A Different Way to Think About Overfitting and Underfitting in Machine Learning Part I: Capacity
In the past, I’ve written extensibly about the concepts of overfitting and underfitting and their roles in machine learning models (check out my article about Borges and overfitting). Most of the previous articles explained the concepts of overfitting and underfitting at a cognitive/psychological level which is helpful but not immediately applicable to machine learning algorithms. Today, I would like to present a couple of pseudo-mathematical ideas that may give you a framework to deal with overfitting and underfitting in machine learning models.
Dumb or Hallucinating
Challenges such as overffitting and underfitting are related to the capacity of a machine learning model to build relevant knowledge based on an initial set of training examples. Conceptually, underfitting is associated withe the inability of a machine learning algorithm to infer valid knowledge from the initial training data. Contrary to that, overfitting is associated with model that create hypothesis that are way too generic or abstract to result practical. Putting it in simpler terms, underfitting models are sort of dumb while overfitting models tend to hallucinate(imagine things that don’t exist ) :).
Understanding Model Capacity
Let’s try to formulate a simple methodology to understand overfitting and underfitting in the context of machine learning algorithms.

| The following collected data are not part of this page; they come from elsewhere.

File: config.mk
export PLATFORM = sky130hd
export DESIGN_NAME = vaal_front
export DESIGN_NICKNAME = d
export VERILOG_FILES = /design/src/hdl/vaal_pkg.sv /design/src/hdl/vaal_front.sv
export SDC_FILE = /design/constraint.sdc
export NUM_CORES = 1
export LEC_CHECK = 0
export ABC_CLOCK_PERIOD_IN_PS = 16700
export BUFFER_PORTS_ARGS = -buffer_cell sky130_fd_sc_hd__buf_2
export CORE_MARGIN = 2
export CORE_UTILIZATION = 45
export DETAILED_ROUTE_END_ITERATION = 16
export GPL_TIMING_DRIVEN = 0
export PLACE_DENSITY = 0.7
export SLEW_MARGIN = 20
export SYNTH_ARGS = -nofsm -noshare
export SYNTH_HDL_FRONTEND = slang
export SYNTH_SLANG_ARGS = --single-unit
File: constraint.sdc
create_clock -name i_clk -period 16.7 [get_ports i_clk]
set_clock_uncertainty 0.05 [all_clocks]
set_input_delay 3.34 -clock i_clk [delete_from_list [all_inputs] [get_ports i_clk]]
set_output_delay 3.34 -clock i_clk [all_outputs]
set_load 0.1 [all_outputs]
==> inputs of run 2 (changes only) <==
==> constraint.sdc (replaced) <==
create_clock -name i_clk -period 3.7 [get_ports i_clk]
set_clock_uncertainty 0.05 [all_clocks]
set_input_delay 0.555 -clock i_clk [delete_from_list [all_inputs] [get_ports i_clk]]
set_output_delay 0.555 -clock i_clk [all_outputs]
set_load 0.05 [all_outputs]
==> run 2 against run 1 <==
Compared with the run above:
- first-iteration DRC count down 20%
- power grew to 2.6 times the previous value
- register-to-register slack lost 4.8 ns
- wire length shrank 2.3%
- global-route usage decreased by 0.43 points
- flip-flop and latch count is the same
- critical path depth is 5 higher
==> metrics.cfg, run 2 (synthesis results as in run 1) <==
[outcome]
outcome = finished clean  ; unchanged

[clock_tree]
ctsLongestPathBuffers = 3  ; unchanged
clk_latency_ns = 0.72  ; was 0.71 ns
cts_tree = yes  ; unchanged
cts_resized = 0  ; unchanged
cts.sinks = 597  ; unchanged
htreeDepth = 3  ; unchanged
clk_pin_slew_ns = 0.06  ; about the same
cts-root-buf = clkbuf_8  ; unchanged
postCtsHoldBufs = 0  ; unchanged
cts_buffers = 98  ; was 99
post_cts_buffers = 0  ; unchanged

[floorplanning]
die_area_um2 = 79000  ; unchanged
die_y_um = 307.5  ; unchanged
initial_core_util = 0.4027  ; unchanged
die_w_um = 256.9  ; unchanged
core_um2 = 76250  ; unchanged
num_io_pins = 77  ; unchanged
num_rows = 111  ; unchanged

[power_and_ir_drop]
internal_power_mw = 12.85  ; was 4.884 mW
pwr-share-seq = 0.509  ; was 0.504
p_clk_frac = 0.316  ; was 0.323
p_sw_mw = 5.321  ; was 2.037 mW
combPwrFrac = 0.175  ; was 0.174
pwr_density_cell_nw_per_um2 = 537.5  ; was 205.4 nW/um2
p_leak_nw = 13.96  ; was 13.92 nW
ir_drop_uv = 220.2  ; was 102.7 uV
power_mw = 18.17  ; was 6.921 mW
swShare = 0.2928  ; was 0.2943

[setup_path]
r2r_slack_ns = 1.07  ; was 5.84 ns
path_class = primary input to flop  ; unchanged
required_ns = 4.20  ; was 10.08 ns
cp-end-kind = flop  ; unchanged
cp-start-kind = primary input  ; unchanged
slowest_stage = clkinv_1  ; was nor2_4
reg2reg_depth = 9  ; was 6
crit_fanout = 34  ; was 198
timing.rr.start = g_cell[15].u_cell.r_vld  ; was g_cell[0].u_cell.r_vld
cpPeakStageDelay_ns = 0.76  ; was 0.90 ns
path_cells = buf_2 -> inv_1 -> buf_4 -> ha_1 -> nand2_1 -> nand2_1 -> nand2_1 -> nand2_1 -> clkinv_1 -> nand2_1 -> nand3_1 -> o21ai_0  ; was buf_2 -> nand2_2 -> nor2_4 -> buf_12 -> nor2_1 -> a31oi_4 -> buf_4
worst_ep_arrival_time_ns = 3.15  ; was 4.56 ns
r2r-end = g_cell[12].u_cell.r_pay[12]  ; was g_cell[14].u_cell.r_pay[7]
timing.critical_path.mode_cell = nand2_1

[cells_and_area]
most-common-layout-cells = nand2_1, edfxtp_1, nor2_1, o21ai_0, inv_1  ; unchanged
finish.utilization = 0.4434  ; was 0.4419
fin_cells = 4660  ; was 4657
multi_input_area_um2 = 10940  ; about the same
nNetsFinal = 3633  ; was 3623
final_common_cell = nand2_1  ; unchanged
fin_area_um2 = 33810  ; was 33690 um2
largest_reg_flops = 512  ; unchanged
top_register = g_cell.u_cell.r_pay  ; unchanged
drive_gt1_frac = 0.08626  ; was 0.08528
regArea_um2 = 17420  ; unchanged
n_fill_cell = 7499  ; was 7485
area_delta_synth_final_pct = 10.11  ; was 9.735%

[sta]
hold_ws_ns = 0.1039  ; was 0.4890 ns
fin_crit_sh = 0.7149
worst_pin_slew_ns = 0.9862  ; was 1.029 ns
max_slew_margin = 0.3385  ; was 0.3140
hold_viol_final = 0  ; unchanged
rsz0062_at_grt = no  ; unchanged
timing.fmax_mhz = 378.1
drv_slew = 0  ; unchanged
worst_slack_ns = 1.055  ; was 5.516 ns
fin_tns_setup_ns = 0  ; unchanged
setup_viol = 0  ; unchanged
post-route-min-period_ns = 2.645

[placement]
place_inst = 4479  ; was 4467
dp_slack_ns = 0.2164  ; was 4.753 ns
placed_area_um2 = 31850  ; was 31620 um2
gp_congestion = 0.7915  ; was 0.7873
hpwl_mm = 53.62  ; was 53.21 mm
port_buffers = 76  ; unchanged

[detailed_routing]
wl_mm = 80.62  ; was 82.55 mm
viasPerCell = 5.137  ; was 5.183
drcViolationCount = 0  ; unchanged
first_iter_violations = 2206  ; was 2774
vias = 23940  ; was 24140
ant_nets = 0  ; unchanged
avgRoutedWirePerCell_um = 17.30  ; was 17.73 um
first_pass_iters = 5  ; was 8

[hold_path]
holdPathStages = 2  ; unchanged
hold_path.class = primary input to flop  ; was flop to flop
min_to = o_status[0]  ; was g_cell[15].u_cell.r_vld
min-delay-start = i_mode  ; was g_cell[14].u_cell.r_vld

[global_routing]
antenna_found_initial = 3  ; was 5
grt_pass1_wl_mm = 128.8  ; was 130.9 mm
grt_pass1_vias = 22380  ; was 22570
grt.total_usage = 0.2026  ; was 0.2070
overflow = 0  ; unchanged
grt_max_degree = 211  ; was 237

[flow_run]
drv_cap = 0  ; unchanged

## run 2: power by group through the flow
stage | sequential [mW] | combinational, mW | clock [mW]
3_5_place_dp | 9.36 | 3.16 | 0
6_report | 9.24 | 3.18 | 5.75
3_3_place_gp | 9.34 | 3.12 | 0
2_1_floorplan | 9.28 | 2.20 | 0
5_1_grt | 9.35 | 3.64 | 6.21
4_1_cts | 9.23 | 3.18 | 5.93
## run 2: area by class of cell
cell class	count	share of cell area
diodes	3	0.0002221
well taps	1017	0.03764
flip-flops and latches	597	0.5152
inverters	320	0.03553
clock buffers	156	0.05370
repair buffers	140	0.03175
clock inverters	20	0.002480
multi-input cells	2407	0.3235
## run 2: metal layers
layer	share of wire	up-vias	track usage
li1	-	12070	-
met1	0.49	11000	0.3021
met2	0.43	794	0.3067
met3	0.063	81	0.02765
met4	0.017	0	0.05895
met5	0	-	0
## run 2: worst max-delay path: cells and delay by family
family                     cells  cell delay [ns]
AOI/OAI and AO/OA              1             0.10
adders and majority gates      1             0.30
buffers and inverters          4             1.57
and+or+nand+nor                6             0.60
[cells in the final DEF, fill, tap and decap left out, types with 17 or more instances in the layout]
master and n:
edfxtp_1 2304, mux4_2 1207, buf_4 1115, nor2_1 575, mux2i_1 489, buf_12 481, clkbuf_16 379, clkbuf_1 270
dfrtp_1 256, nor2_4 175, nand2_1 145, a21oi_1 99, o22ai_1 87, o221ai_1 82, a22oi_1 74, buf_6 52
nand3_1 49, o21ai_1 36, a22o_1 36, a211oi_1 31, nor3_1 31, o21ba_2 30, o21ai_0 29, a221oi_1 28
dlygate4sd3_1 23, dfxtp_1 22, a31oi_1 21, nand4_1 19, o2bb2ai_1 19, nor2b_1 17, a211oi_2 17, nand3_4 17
### config.mk
export PLATFORM = sky130hd
export DESIGN_NAME = radix_integer_parse_core
export DESIGN_NICKNAME = d
export VERILOG_FILES = /design/src/rip_pkg.sv /design/src/radix_integer_parse_core.sv
export SDC_FILE = /design/constraint.sdc
export NUM_CORES = 1
export LEC_CHECK = 0
export BUFFER_PORTS_ARGS = -buffer_cell sky130_fd_sc_hd__buf_2
export CORE_ASPECT_RATIO = 2
export CORE_MARGIN = 2
export CORE_UTILIZATION = 35
export CTS_BUF_LIST = sky130_fd_sc_hd__clkbuf_16
export DETAILED_ROUTE_END_ITERATION = 6
export GPL_ROUTABILITY_DRIVEN = 0
export GPL_TIMING_DRIVEN = 0
export HOLD_SLACK_MARGIN = 0.03
export PLACE_DENSITY = 0.5
export SYNTH_ARGS = -nofsm -noshare
export SYNTH_HDL_FRONTEND = slang
export SYNTH_SLANG_ARGS = --single-unit
### constraint.sdc
create_clock -name clk -period 30.4 [get_ports clk]
set_clock_uncertainty 0.1 [all_clocks]
set_input_delay 4.56 -clock clk [delete_from_list [all_inputs] [get_ports clk]]
set_output_delay 4.56 -clock clk [all_outputs]
set_load 0.01 [all_outputs]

A typical machine learning scenario starts with an initial data set that we use to train and test the performance of an algorithm. The statistical wisdom suggests that we use 80% of the dataset to train the model while mainthing the remaining 20% to test it. During the training phase, out model will produce certain deviation from the training data which we is often referred to the Training Error. Similarly, the deviation produced during the test phase is referred to as Test Error. From that perspective, the performance of a machine learning model can be judged on its ability to accomplish two fundamental things:
1 — Reduce the Training Error
2 — Reduce the gap between the Training and Test Errors
Those two simple rules can help us understand the concepts of overfitting and underfitting. Basically, underfitting occurs a model fails at rule #1 and is not able to obtain a sufficiently low error from the training set. Overfitting then happens when a model fails at rule #2 and the gap between the test and training errors is too large. You see? two simple rules to helps us quantify the levels of overfitting and underfitting in machine learning algorithms.
Another super important concept that tremendously helps machine learning practitioners deal with underfitting and overfitting is the notion of Capacity. Conceptually, Capacity represents the number of functions that a machine learning model can select as a possible solution. for instance, la linear regression model can have all degree 1 polynomials of the form y = w*x + b as a Capacity (meaning all the potential solutions).
Capacity is an incredibly relevant concept machine learning models. Technically, a machine learning algorithms performs best when it has a Capacity that is proportional to the complexity of its task and the input of the training data set. Machine learning models with low Capacity are impractical when comes to solve complex tasks and tend to underfit. Along the same lines, models with higher Capacity than needed are prompt to overfit. From that perspective, Capacity represents a measure by which we can estimate the propensity of the model to underfit or overfit.
We will cover a few other machine learning theories relevant to understand overfiting and underfitting in the second part of this essay.